**Directions for this task**
All lines in the records that carry the string "runs" are to be shown.

**Data for this task**
□ □ □

Source: an optimization exercise on an open RTL-to-GDS flow (aim: small area, a short achievable clock period and few clock cycles). Production flows keep margins and buffers that such runs may drop. At most, simulation tests tie the RTL to the original design; equivalence was not proved. Power is estimated from default activity; no workload was simulated.

## fpdivsqrt
module fpdivsqrt (
    input  wire        clk,
    input  wire        rst_n,
    input  wire        in_valid,
    output wire        in_ready,
    input  wire        in_op,
    input  wire [1:0]  in_rnd,
    input  wire        in_ftz,
    input  wire        in_canon,
    input  wire [31:0] in_a,
    input  wire [31:0] in_b,
    output reg         out_valid,
    output reg  [31:0] out_result,
    output reg  [5:0]  out_flags
);
    function rnd_inc;
        input [1:0] mode;
        input       s, lsb, g, st;
        begin
            case (mode)
                2'd0: rnd_inc = g && (st || lsb);
                2'd1: rnd_inc = 1'b0;
                2'd2: rnd_inc = !s && (g || st);
                default: rnd_inc = s && (g || st);
            endcase
        end
    endfunction
    reg        rdy;
    assign in_ready = rdy;
    always @(posedge clk) rdy <= rst_n;
    wire        i_v = in_valid && rdy;
    wire        i_op = in_op, i_ftz = in_ftz, i_canon = in_canon;
    wire [1:0]  i_rnd = in_rnd;
    wire [31:0] i_a = in_a, i_b = in_b;
    wire        is_sqrt = i_op;
    wire        sa = i_a[31], sb = i_b[31];
    wire [7:0]  ea_f = i_a[30:23], eb_f = i_b[30:23];
    wire [22:0] fa = i_a[22:0], fb = i_b[22:0];
    wire a_nan  = (ea_f == 8'hFF) && (fa != 0);
    wire b_nan  = !is_sqrt && (eb_f == 8'hFF) && (fb != 0);
    wire a_snan = a_nan && !fa[22];
    wire b_snan = b_nan && !fb[22];
    wire a_inf  = (ea_f == 8'hFF) && (fa == 0);
    wire b_inf  = (eb_f == 8'hFF) && (fb == 0);
    wire a_sub  = (ea_f == 8'h00) && (fa != 0);
    wire b_sub  = !is_sqrt && (eb_f == 8'h00) && (fb != 0);
    wire a_zero = (ea_f == 8'h00) && ((fa == 0) || i_ftz);
    wire b_zero = (eb_f == 8'h00) && ((fb == 0) || i_ftz);
    wire den_in = i_ftz && (a_sub || b_sub);
    wire [23:0] ma = (ea_f == 0) ? {1'b0, fa} : {1'b1, fa};
    wire [23:0] mb = (eb_f == 0) ? {1'b0, fb} : {1'b1, fb};
    wire [7:0]  ea_e = (ea_f == 0) ? 8'd1 : ea_f;
    wire [7:0]  eb_e = (eb_f == 0) ? 8'd1 : eb_f;
    reg [4:0] lza, lzb;
    integer i;
    always @(*) begin
        lza = 5'd0;
        lzb = 5'd0;
        for (i = 0; i < 24; i = i + 1) begin
            if (ma[i]) lza = 5'd23 - i[4:0];
            if (mb[i]) lzb = 5'd23 - i[4:0];
        end
    end
    reg        sp_sel, sp_inv, sp_dz, sp_pb, sp_pz;
  ...
Settings: LEC_CHECK=0, CAP_MARGIN=50, CORE_MARGIN=2, CORE_UTILIZATION=40, CTS_CLUSTER_DIAMETER=100, CTS_CLUSTER_SIZE=30, SLEW_MARGIN=70, TNS_END_PERCENT=100; clock period 10.0 ns.
standard.sh (not shown) runs the stock make flow with config.mk's settings and CLKGATE_MAP_FILE= SYNTH_SCRIPT=/design/flow/synth_recipe.tcl, a recipe that flattens the netlist after the stock synthesis.
==> flow/flow/run.sh <==
#!/bin/bash
set -euo pipefail
bash standard.sh SETUP_SLACK_MARGIN=6.6 "BUFFER_PORTS_ARGS=-buffer_cell sky130_fd_sc_hd__buf_4" > standard.log 2>&1
Edit:
--- a/flow/design.v
+++ b/flow/design.v
@@ -703,37 +703,42 @@
     wire        b23 = !t23[27];
     wire [25:0] r24 = b23 ? t23[25:0] : {s22_r[24:0], 1'b0};
     wire [25:0] nfr24 = s22_nfr & ~{23'd0, s22_sq & b23, 2'd0};
     reg        s23_v, s23_sq, s23_ftz, s23_sel, s23_sgn;
     reg [1:0]  s23_rnd;
     reg [25:0] s23_nfr;
-    reg [8:0]  s23_e;
+    wire signed [12:0] e_unb = {{4{s22_e[8]}}, s22_e};
+    wire signed [12:0] dsh_raw = -13'sd126 - e_unb;
+    wire [12:0] e_bias  = e_unb + 13'sd127;
+    reg        s23_sub, s23_m127;
+    reg [4:0]  s23_dsh;
+    reg [8:0]  s23_eb;
     reg [25:0] s23_r;
     reg [22:0] s23_q;
     always @(posedge clk) begin
         s23_v   <= rst_n && s22_v;
         s23_sq <= s22_sq;
         s23_rnd <= s22_rnd;
         s23_ftz <= s22_ftz;
         s23_sel <= s22_sel;
         s23_sgn <= s22_sgn;
-        s23_e <= s22_e;
+        s23_sub  <= (e_unb < -13'sd126);
+        s23_m127 <= (e_unb == -13'sd127);
+        s23_dsh  <= (dsh_raw > 13'sd26) ? 5'd26 : dsh_raw[4:0];
+        s23_eb   <= s22_sel ? {4'd0, s22_e[4:0]} : e_bias[8:0];
         s23_nfr <= nfr24;
         s23_r <= r24;
         s23_q <= {s22_q, b23};
     end
     wire [25:0] nf24    = s23_nfr & ~{25'd0, s23_sq};
     wire [28:0] t24x    = {1'b0, s23_r, 1'b0, 1'b1} + {2'b11, nf24, 1'b1};
     wire        g24     = !t24x[28];     
     wire        stk     = g24 ? ({s23_r, 1'b0} != {1'b0, ~nf24}) : (s23_r != 26'd0);
-    wire signed [12:0] e_unb = {{4{s23_e[8]}}, s23_e};
-    wire        m_sub   = (e_unb < -13'sd126);
-    wire        m_m127  = (e_unb == -13'sd127);
-    wire signed [12:0] dsh_raw = -13'sd126 - e_unb;
-    wire [4:0]  m_dsh   = (dsh_raw > 13'sd26) ? 5'd26 : dsh_raw[4:0];
-    wire [12:0] e_bias  = e_unb + 13'sd127;
+    wire        m_sub   = s23_sub;
+    wire        m_m127  = s23_m127;
+    wire [4:0]  m_dsh   = s23_dsh;
     wire [23:0] n_mant  = {1'b1, s23_q};
     wire        n_ones  = (s23_q == 23'h7F_FFFF);
     wire        inc24   = rnd_inc(s23_rnd, s23_sgn, n_mant[0], g24, stk);
     wire        carry24 = inc24 && n_ones;
     wire        tiny    = m_sub && !(m_m127 && carry24);
     wire [51:0] dm      = {n_mant, 28'd0} >> m_dsh;
@@ -751,16 +756,16 @@
         u_sel   <= s23_sel;
         u_sgn   <= s23_sgn;
         u_tiny  <= tiny;
         u_sub   <= m_sub;
         u_guard <= m_sub ? d_guard : g24;
         u_stk   <= m_sub ? d_stk   : stk;
-        u_mant  <= s23_sel ? {s23_e[4:3], ~s23_nfr[23:2]} : (m_sub ? d_mant : n_mant);
-        u_eb    <= s23_sel ? {5'd0, s23_e[2:0]} : e_bias[7:0];
-        u_ovf0  <= (e_bias[8:0] >= 9'd255);
-        u_ovf1  <= (e_bias[8:0] >= 9'd254);
+        u_mant  <= s23_sel ? {s23_eb[4:3], ~s23_nfr[23:2]} : (m_sub ? d_mant : n_mant);
+        u_eb    <= s23_sel ? {5'd0, s23_eb[2:0]} : s23_eb[7:0];
+        u_ovf0  <= (s23_eb >= 9'd255);
+        u_ovf1  <= (s23_eb >= 9'd254);
         u_ones  <= n_ones && !m_sub;    
     end
     wire         inexact = u_guard || u_stk;
     wire         inc     = rnd_inc(u_rnd, u_sgn, u_mant[0], u_guard, u_stk);
     wire [24:0]  m_inc   = {1'b0, u_mant} + 25'd1;
     wire [24:0]  r_mant  = inc ? m_inc : {1'b0, u_mant};
The new run ran to the end with no violations.
Via count went down slightly.
Maximum frequency went up by a little under a tenth.
Utilization went down by 1.9 points.
Worst setup slack gets better by 260 ps.
Die area went up slightly.
Register-to-register slack gets better by 380 ps.
No run of this note included a check of the RTL's function; only the layout flow was run.

== gamma ==
Another version of the RTL of fpdivsqrt (not shown whole).
Size: ~2100 flip-flops, ~0.084 sq mm of cells after synthesis.
export LEC_CHECK = 0
export CAP_MARGIN = 50
export CORE_MARGIN = 2
export CORE_UTILIZATION = 40
export CTS_CLUSTER_DIAMETER = 100
export CTS_CLUSTER_SIZE = 30
export SLEW_MARGIN = 70
export TNS_END_PERCENT = 100
create_clock -name core_clock -period 10.0 [get_ports {clk}]
==> flow/flow/run.sh <==
#!/bin/bash
set -euo pipefail
bash standard.sh SETUP_SLACK_MARGIN=6.5 > standard.log 2>&1
gamma reached the final stage; the timing, design-rule and antenna checks on its layout passed.
Testbench counts of gamma, summed over its fixed seeds: cycles 5,024.
Here is what was changed in the inputs of delta compared with gamma.
diff --git a/flow/design.v b/flow/design.v
--- a/flow/design.v
+++ b/flow/design.v
@@ -56,61 +56,64 @@
     always @(*) begin
         lza = 5'd0;
         lzb = 5'd0;
         for (i = 0; i < 24; i = i + 1) begin
             if (ma[i]) lza = 5'd23 - i[4:0];
             if (mb[i]) lzb = 5'd23 - i[4:0];
         end
     end
-    wire       q_sign = is_sqrt ? sa : (sa ^ sb);
-    reg        sp_sel, sp_inv, sp_dz, sp_sgn, sp_pb, sp_pz;
+    reg        sp_sel, sp_inv, sp_dz, sp_pb, sp_pz;
+    reg [1:0]  sp_ss;
     reg [1:0]  sp_kind;
     always @(*) begin
         sp_sel  = 1'b1;
         sp_inv  = 1'b0;
         sp_dz   = 1'b0;
         sp_kind = 2'd0;
-        sp_sgn  = q_sign;
+        sp_ss   = is_sqrt ? 2'd1 : 2'd3;
         sp_pb   = 1'b0;
         sp_pz   = 1'b1;
         if (a_nan || b_nan) begin
             sp_kind = 2'd2;
-            sp_sgn  = i_canon ? 1'b0 : (a_nan ? sa : sb);
+            sp_ss   = i_canon ? 2'd0 : (a_nan ? 2'd1 : 2'd2);
             sp_pb   = !a_nan;
             sp_pz   = i_canon;
             sp_inv  = a_snan || b_snan;
         end else if (is_sqrt) begin
             if (a_zero)      sp_kind = 2'd0;
-            else if (sa)     begin sp_kind = 2'd2; sp_sgn = 1'b0; sp_inv = 1'b1; end
+            else if (sa)     begin sp_kind = 2'd2; sp_ss = 2'd0; sp_inv = 1'b1; end
             else if (a_inf)  sp_kind = 2'd1;
             else             sp_sel = 1'b0;
         end else begin
             if ((a_inf && b_inf) || (a_zero && b_zero)) begin
-                sp_kind = 2'd2; sp_sgn = 1'b0; sp_inv = 1'b1;
+                sp_kind = 2'd2; sp_ss = 2'd0; sp_inv = 1'b1;
             end else if (a_inf)         sp_kind = 2'd1;
             else if (b_inf || a_zero)   sp_kind = 2'd0;
             else if (b_zero) begin
                 sp_kind = 2'd1; sp_dz = 1'b1;
             end else                    sp_sel = 1'b0;
         end
     end
-    reg        c_v, c_op, c_ftz, c_sel, c_sgn, c_pb, c_pz, c_den, c_dz, c_inv;
+    reg        c_v, c_op, c_ftz, c_sel, c_sa, c_sb, c_pb, c_pz, c_den, c_dz, c_inv;
+    reg [1:0]  c_ss;
     reg [1:0]  c_rnd, c_kind;
     reg [4:0]  c_lza, c_lzb;
     reg [7:0]  c_ea;
     reg [8:0]  c_ed;
     reg [23:0] c_ma, c_mb;
     always @(posedge clk) begin
         c_v    <= rst_n && i_v;
         c_op   <= i_op;
         c_rnd  <= i_rnd;
         c_ftz  <= i_ftz;
         c_sel  <= sp_sel;
-        c_sgn  <= sp_sgn;
+        c_ss   <= sp_ss;
+        c_sa   <= sa;
+        c_sb   <= sb;
         c_pb   <= sp_pb;
         c_pz   <= sp_pz;
         c_kind <= sp_kind;
         c_den  <= den_in;
         c_dz   <= sp_dz;
         c_inv  <= sp_inv;
         c_lza  <= lza;
         c_lzb  <= lzb;
@@ -131,17 +134,17 @@
     reg [9:0]  p_e;
     reg [22:0] p_na, p_d;
     always @(posedge clk) begin
         p_v   <= rst_n && c_v;
         p_op  <= c_op;
         p_rnd <= c_rnd;
         p_ftz <= c_ftz;
         p_sel <= c_sel;
-        p_sgn <= c_sgn;
+        p_sgn <= (c_ss[0] & c_sa) ^ (c_ss[1] & c_sb);
         p_odd <= xa[0];
         p_e   <= c_sel ? {5'd0, c_kind, c_den, c_dz, c_inv} : xq[9:0];
         p_na  <= na[22:0];
         p_d   <= c_sel ? {1'b0, pay} : nb[22:0];
     end
     wire [24:0] s_d1   = {1'b0, 1'b1, p_na} - {1'b0, 1'b1, p_d};    
     wire [24:0] s_d2   = {1'b1, p_na, 1'b0} - {1'b0, 1'b1, p_d};    
     wire        a_lt_b = s_d1[24];
[summary]
For the cell area, delta came in 0.63% higher than gamma did. Lower ratio of total power to cell area was reported by delta, not gamma. From gamma to delta the numbers moved as follows: global-route usage decreased 0.21 points, filler-free cell count of the finished design decreased about 0.34%, post-CTS resize count decreased 6, die area increased about 0.45%.
Testbench counts of delta, summed over its fixed seeds: cycles 5,024.

what the ideal ports hide:
The flow's constraints put no driver on any port. The routed layouts listed below were extracted and timed again, unchanged, in two steps.
Step 1, drivers: a clkbuf_16 drives clk and a buf_2 each remaining input, both assumed.
Step 2, shift: input delay + t, output delay - t, t = (earliest + latest rising clock arrival at the registers) / 2. This alone moves slack from input paths to output paths.
Slacks: ideal / step 1 / step 2; pairs: ideal / step 1.
| run | t (ns) | setup WS [ns] | latest minus earliest clock arrival (ns) | worst data-port slew with drivers (ns) | cell pins on the clock port's net |
|---|---|---|---|---|---|
| the first run of note 1 | 0.840 | 6.294 / 6.294 / 5.899 | 0.063 / 0.063 | 0.08 | 1 |
| the second run of note 1 | 0.829 | 6.556 / 6.598 / 5.769 | 0.088 / 0.089 | 0.09 | 1 |
| gamma | 0.849 | 6.392 / 6.448 / 5.605 | 0.052 / 0.053 | 0.07 | 1 |
| delta | 0.837 | 6.545 / 6.531 / 5.823 | 0.045 / 0.045 | 0.05 | 1 |
After both steps setup and hold are still met in every run listed.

□ □ □

**Response to this task**
Source: an optimization exercise on an open RTL-to-GDS flow (aim: small area, a short achievable clock period and few clock cycles). Production flows keep margins and buffers that such runs may drop. At most, simulation tests tie the RTL to the original design; equivalence was not proved. Power is estimated from default activity; no workload was simulated.
standard.sh (not shown) runs the stock make flow with config.mk's settings and CLKGATE_MAP_FILE= SYNTH_SCRIPT=/design/flow/synth_recipe.tcl, a recipe that flattens the netlist after the stock synthesis.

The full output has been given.